◆ **Data records**
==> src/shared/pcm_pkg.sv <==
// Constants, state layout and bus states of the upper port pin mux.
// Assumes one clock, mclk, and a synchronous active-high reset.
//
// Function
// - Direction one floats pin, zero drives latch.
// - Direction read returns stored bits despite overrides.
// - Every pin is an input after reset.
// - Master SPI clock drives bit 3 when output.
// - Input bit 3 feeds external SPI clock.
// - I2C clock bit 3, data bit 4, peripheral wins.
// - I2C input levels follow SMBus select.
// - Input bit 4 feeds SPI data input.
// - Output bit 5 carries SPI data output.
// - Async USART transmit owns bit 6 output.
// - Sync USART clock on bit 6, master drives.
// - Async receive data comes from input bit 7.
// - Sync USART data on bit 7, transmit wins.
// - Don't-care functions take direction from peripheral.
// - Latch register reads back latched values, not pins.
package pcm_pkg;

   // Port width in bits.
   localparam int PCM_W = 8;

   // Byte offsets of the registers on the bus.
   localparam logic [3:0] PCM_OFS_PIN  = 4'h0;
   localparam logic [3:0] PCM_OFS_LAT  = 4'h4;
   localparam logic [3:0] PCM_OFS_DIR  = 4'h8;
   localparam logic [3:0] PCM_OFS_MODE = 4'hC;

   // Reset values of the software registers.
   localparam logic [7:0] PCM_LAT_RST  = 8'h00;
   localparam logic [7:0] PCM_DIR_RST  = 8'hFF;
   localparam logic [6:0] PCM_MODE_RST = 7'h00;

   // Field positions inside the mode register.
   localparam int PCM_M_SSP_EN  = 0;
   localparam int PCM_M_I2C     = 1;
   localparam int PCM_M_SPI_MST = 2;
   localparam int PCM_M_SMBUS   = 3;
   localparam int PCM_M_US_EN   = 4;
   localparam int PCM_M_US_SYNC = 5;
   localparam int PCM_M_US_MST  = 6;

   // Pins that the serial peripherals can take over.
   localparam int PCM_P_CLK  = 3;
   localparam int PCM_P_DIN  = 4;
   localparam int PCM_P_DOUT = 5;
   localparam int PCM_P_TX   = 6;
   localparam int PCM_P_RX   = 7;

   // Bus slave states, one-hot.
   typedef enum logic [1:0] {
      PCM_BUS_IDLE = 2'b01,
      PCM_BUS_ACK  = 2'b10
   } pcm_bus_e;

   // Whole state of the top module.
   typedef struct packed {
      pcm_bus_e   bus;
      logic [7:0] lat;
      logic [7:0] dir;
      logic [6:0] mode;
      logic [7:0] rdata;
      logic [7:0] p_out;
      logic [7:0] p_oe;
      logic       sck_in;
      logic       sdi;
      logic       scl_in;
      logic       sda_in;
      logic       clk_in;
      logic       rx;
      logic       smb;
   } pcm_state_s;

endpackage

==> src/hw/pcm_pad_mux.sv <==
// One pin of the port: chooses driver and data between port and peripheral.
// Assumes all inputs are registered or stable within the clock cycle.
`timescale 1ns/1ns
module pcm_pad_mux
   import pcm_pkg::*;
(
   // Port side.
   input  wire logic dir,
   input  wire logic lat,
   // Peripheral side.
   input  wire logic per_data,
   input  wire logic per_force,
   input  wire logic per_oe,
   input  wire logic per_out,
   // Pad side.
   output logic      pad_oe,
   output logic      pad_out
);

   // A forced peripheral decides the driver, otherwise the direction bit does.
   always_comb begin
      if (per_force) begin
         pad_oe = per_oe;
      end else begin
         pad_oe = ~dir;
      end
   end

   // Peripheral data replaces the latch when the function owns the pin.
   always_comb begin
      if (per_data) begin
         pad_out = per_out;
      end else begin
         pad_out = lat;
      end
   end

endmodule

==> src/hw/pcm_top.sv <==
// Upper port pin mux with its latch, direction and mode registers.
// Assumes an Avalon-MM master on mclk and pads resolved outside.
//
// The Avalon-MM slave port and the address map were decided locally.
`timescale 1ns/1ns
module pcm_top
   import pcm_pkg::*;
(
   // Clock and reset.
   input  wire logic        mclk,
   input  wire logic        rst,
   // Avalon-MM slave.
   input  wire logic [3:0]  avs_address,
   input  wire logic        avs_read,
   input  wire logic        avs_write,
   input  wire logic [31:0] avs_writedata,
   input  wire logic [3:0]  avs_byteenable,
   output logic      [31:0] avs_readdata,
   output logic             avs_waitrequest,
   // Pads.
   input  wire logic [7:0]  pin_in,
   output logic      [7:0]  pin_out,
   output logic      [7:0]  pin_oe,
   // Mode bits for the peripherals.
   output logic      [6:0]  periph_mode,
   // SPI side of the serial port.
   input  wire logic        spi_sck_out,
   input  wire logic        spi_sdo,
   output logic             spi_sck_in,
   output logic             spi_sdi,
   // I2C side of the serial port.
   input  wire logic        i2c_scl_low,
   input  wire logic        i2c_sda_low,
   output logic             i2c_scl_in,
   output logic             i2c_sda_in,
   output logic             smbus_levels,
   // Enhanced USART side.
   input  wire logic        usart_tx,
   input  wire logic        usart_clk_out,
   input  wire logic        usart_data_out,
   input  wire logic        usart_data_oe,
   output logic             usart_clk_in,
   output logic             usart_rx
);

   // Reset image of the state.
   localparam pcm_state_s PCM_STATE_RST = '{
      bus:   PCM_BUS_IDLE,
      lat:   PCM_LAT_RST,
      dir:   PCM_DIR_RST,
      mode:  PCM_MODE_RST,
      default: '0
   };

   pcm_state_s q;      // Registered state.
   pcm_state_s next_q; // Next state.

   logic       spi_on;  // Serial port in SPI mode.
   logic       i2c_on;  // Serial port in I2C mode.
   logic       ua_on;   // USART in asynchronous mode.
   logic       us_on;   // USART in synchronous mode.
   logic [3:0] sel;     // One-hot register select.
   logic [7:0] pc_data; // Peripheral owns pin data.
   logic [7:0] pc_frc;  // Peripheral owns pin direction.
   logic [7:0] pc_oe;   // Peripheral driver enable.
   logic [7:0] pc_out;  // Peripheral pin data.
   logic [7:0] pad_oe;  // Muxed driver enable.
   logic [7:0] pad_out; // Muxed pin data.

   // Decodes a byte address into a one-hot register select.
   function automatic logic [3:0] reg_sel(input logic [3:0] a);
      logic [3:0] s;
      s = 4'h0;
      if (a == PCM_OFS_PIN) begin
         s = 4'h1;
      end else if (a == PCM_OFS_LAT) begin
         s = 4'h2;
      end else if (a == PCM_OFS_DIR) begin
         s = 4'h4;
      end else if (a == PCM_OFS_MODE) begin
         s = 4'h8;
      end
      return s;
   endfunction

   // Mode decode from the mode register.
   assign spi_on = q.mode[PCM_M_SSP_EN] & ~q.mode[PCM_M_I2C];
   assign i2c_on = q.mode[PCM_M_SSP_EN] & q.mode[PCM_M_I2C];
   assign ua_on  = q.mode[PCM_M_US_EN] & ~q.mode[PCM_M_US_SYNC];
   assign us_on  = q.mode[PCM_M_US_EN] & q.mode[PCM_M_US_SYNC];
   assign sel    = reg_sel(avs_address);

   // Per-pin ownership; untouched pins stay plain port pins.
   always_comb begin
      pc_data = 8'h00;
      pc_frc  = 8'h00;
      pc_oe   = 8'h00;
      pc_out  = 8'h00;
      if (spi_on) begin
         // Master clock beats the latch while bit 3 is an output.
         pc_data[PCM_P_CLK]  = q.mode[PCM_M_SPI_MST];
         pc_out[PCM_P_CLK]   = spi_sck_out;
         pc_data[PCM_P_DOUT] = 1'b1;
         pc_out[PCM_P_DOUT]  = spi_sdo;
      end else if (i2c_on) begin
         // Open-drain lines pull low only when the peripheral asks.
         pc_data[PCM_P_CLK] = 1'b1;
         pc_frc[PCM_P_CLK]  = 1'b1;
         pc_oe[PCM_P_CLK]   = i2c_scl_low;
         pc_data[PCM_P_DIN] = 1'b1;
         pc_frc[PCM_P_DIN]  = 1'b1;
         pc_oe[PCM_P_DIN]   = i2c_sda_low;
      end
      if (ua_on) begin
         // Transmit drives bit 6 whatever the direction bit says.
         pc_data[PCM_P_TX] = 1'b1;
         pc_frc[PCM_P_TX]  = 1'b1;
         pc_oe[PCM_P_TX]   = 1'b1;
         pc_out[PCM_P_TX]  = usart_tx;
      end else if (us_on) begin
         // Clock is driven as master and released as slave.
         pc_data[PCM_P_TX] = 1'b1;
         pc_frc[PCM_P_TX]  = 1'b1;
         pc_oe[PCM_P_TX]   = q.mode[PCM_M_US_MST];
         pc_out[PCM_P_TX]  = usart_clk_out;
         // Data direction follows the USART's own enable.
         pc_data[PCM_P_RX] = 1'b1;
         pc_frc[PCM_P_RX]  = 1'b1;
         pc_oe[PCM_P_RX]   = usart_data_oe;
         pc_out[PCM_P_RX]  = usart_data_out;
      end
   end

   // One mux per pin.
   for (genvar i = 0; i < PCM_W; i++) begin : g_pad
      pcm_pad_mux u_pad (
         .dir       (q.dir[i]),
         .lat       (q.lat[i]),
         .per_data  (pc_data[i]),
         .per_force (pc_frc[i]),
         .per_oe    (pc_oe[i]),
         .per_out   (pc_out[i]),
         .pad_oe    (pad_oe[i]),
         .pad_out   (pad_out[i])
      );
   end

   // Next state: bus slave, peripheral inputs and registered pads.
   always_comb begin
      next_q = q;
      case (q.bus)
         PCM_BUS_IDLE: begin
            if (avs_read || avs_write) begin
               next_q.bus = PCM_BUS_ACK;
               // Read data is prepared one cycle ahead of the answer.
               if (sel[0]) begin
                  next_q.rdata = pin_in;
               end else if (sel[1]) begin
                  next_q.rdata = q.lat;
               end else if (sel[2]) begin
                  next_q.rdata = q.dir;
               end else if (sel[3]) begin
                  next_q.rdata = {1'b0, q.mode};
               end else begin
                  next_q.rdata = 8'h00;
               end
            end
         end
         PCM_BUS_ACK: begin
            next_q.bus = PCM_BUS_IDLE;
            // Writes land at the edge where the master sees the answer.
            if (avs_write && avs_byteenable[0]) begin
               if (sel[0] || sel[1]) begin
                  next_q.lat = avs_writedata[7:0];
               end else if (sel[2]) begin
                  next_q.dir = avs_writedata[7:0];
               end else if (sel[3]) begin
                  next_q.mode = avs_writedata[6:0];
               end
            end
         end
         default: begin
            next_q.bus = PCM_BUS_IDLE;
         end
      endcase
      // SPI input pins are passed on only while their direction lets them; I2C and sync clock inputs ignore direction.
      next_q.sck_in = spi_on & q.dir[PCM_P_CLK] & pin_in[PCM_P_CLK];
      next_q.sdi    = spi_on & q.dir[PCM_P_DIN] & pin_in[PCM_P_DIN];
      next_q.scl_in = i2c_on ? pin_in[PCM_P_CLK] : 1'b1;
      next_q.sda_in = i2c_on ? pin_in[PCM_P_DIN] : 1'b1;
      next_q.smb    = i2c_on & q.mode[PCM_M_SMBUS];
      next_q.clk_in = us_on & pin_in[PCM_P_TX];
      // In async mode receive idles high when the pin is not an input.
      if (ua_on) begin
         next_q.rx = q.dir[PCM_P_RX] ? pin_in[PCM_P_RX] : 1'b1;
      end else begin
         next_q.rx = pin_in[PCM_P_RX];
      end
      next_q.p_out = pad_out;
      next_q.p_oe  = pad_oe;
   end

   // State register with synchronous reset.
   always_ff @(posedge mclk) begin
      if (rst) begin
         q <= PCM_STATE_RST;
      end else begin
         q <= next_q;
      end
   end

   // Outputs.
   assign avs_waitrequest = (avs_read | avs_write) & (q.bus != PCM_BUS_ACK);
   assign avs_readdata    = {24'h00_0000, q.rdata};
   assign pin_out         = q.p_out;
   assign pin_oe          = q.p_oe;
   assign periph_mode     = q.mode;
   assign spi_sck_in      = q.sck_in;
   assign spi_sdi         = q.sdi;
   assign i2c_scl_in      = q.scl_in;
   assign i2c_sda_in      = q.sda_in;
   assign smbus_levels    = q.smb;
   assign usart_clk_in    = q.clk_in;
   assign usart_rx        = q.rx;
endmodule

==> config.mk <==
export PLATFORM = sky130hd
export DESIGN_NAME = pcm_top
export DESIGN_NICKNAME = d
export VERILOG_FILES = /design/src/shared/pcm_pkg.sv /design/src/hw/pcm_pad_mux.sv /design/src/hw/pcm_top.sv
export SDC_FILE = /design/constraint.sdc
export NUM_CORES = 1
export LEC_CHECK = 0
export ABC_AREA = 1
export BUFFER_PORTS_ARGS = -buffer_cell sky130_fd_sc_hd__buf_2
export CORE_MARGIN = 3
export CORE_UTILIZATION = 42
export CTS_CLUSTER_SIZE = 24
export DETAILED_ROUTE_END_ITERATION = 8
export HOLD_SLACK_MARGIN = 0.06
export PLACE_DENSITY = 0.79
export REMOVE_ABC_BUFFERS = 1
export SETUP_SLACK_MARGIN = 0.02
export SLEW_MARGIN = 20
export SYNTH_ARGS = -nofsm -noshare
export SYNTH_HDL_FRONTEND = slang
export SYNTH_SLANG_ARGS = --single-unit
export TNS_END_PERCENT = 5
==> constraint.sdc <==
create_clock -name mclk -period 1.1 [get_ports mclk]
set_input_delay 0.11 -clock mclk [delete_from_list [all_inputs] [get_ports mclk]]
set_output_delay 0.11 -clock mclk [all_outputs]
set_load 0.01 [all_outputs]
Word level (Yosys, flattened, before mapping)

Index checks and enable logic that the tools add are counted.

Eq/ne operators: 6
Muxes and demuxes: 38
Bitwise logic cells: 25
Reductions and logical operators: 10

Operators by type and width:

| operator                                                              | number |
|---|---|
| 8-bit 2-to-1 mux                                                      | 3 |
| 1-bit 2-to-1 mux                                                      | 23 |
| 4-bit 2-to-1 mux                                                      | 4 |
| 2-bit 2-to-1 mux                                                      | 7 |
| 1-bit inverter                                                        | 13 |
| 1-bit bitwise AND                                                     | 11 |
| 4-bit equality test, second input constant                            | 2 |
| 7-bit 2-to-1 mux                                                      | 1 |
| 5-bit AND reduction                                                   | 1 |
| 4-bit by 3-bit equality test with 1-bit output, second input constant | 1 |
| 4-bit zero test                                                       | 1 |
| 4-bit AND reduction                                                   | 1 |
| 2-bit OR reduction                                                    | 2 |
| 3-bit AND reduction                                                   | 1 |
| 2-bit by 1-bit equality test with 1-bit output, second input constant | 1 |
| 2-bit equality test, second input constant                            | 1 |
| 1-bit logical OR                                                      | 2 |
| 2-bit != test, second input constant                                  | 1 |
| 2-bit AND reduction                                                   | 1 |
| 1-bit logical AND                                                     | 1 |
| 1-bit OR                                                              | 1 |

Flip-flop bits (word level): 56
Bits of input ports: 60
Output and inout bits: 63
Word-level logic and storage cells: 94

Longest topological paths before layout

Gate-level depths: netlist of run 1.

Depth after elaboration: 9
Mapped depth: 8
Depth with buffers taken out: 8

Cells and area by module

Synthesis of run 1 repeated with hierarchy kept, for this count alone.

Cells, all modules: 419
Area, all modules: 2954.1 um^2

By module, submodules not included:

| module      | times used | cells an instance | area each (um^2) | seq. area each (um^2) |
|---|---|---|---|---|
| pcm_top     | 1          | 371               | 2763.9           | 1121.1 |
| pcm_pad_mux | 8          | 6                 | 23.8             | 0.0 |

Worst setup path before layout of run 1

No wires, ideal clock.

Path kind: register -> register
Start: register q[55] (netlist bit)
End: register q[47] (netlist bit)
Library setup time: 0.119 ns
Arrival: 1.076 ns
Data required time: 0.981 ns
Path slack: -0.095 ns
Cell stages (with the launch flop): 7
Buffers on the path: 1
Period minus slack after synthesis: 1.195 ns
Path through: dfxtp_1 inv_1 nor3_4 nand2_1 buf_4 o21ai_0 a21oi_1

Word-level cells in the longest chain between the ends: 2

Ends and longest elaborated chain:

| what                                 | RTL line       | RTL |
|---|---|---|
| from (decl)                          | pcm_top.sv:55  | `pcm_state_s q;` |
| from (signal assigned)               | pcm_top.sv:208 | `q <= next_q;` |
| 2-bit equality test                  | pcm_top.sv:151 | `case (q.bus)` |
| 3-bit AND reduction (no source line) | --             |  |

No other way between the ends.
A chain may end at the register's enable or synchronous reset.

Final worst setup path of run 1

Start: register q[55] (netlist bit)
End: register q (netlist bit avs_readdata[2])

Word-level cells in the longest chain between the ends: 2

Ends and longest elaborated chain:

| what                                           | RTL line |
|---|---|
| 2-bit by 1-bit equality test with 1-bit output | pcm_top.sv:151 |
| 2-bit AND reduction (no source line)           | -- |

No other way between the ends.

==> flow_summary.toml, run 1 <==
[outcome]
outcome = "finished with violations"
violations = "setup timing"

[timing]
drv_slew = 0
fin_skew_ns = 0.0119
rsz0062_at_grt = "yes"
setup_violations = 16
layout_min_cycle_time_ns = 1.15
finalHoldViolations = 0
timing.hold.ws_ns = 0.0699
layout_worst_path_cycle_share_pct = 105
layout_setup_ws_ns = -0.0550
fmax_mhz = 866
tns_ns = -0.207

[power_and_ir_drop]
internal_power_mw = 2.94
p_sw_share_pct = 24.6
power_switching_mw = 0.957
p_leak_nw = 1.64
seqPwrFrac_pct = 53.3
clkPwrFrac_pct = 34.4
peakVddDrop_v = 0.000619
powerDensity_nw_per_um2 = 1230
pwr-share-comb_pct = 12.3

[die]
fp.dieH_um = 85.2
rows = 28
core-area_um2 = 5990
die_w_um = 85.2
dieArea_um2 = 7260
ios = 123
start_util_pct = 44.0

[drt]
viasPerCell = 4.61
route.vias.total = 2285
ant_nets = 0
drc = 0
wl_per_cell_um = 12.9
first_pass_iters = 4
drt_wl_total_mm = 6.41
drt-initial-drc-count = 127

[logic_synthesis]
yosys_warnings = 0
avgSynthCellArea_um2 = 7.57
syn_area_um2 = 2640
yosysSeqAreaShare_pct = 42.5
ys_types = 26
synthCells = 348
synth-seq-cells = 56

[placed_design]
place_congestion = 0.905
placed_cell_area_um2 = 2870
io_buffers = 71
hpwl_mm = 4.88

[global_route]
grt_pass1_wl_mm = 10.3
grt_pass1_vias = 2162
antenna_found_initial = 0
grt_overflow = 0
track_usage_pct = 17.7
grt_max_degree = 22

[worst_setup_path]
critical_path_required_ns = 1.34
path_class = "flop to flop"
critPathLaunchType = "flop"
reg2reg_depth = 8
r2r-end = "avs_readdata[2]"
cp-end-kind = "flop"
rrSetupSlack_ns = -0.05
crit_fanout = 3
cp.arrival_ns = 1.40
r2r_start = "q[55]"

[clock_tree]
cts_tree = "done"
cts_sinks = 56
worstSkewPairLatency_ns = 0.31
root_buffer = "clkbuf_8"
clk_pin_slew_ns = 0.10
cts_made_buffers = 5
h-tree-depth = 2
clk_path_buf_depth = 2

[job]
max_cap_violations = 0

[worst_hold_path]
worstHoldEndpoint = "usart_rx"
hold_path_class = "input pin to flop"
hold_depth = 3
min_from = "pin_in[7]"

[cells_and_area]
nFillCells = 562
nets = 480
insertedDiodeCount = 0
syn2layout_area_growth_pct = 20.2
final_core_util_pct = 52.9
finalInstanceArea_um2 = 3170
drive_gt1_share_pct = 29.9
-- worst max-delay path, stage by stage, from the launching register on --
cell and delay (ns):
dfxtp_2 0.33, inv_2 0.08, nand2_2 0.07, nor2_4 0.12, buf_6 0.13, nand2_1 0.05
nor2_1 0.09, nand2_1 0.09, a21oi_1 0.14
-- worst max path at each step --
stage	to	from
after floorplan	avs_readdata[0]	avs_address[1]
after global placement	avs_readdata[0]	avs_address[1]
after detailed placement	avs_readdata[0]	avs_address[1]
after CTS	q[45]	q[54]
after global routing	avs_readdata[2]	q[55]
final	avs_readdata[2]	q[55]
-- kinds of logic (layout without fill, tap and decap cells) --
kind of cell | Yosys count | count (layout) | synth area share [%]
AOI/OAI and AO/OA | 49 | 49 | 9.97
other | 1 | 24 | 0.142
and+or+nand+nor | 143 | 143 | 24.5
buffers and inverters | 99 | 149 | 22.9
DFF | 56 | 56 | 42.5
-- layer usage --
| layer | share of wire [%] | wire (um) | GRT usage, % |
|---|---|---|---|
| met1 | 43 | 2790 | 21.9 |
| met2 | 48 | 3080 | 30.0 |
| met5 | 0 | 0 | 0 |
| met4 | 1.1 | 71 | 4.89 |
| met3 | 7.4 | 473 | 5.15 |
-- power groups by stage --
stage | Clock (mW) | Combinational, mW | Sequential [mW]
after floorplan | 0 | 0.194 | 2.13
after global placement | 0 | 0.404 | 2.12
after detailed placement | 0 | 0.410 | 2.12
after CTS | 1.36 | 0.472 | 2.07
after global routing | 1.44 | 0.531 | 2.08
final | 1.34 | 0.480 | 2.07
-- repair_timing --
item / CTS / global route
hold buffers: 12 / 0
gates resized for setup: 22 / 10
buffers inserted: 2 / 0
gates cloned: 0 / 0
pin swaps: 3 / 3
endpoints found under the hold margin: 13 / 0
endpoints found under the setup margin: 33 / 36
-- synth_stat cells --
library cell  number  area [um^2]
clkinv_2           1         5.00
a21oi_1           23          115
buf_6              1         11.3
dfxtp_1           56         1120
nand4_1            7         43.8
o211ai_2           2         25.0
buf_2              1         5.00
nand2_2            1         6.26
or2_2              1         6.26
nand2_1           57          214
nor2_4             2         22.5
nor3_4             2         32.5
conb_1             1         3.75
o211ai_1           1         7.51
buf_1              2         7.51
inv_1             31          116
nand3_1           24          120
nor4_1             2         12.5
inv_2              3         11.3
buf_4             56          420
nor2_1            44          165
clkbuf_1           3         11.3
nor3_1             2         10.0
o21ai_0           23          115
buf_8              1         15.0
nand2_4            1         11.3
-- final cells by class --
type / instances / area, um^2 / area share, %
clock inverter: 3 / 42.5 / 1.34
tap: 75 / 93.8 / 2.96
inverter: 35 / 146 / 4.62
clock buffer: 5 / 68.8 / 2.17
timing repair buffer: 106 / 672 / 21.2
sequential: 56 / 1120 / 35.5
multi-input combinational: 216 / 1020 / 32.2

---

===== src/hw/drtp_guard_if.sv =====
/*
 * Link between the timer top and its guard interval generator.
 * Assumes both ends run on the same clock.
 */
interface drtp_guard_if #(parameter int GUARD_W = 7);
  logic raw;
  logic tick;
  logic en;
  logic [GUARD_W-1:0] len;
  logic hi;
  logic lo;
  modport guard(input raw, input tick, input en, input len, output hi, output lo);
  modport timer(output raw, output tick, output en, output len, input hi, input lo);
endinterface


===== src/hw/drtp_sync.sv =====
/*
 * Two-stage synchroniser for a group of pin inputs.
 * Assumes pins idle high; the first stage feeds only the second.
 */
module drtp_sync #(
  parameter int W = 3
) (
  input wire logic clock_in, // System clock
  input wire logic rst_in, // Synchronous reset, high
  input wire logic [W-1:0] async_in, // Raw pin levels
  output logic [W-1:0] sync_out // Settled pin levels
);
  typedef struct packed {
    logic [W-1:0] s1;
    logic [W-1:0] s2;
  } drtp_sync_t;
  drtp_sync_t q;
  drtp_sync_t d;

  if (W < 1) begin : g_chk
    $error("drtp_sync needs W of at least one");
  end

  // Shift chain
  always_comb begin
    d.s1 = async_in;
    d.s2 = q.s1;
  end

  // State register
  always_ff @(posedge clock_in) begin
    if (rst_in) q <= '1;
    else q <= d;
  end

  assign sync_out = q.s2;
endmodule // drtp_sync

◆ **Task**
The answer is the lines above between the line holding "export HOLD_SLACK_MARGIN = 0.06" and the line holding "create_clock -name mclk", inclusive, each written out exactly, and no others.

◆ **Completed task**
export HOLD_SLACK_MARGIN = 0.06
export PLACE_DENSITY = 0.79
export REMOVE_ABC_BUFFERS = 1
export SETUP_SLACK_MARGIN = 0.02
export SLEW_MARGIN = 20
export SYNTH_ARGS = -nofsm -noshare
export SYNTH_HDL_FRONTEND = slang
export SYNTH_SLANG_ARGS = --single-unit
export TNS_END_PERCENT = 5
==> constraint.sdc <==
create_clock -name mclk -period 1.1 [get_ports mclk]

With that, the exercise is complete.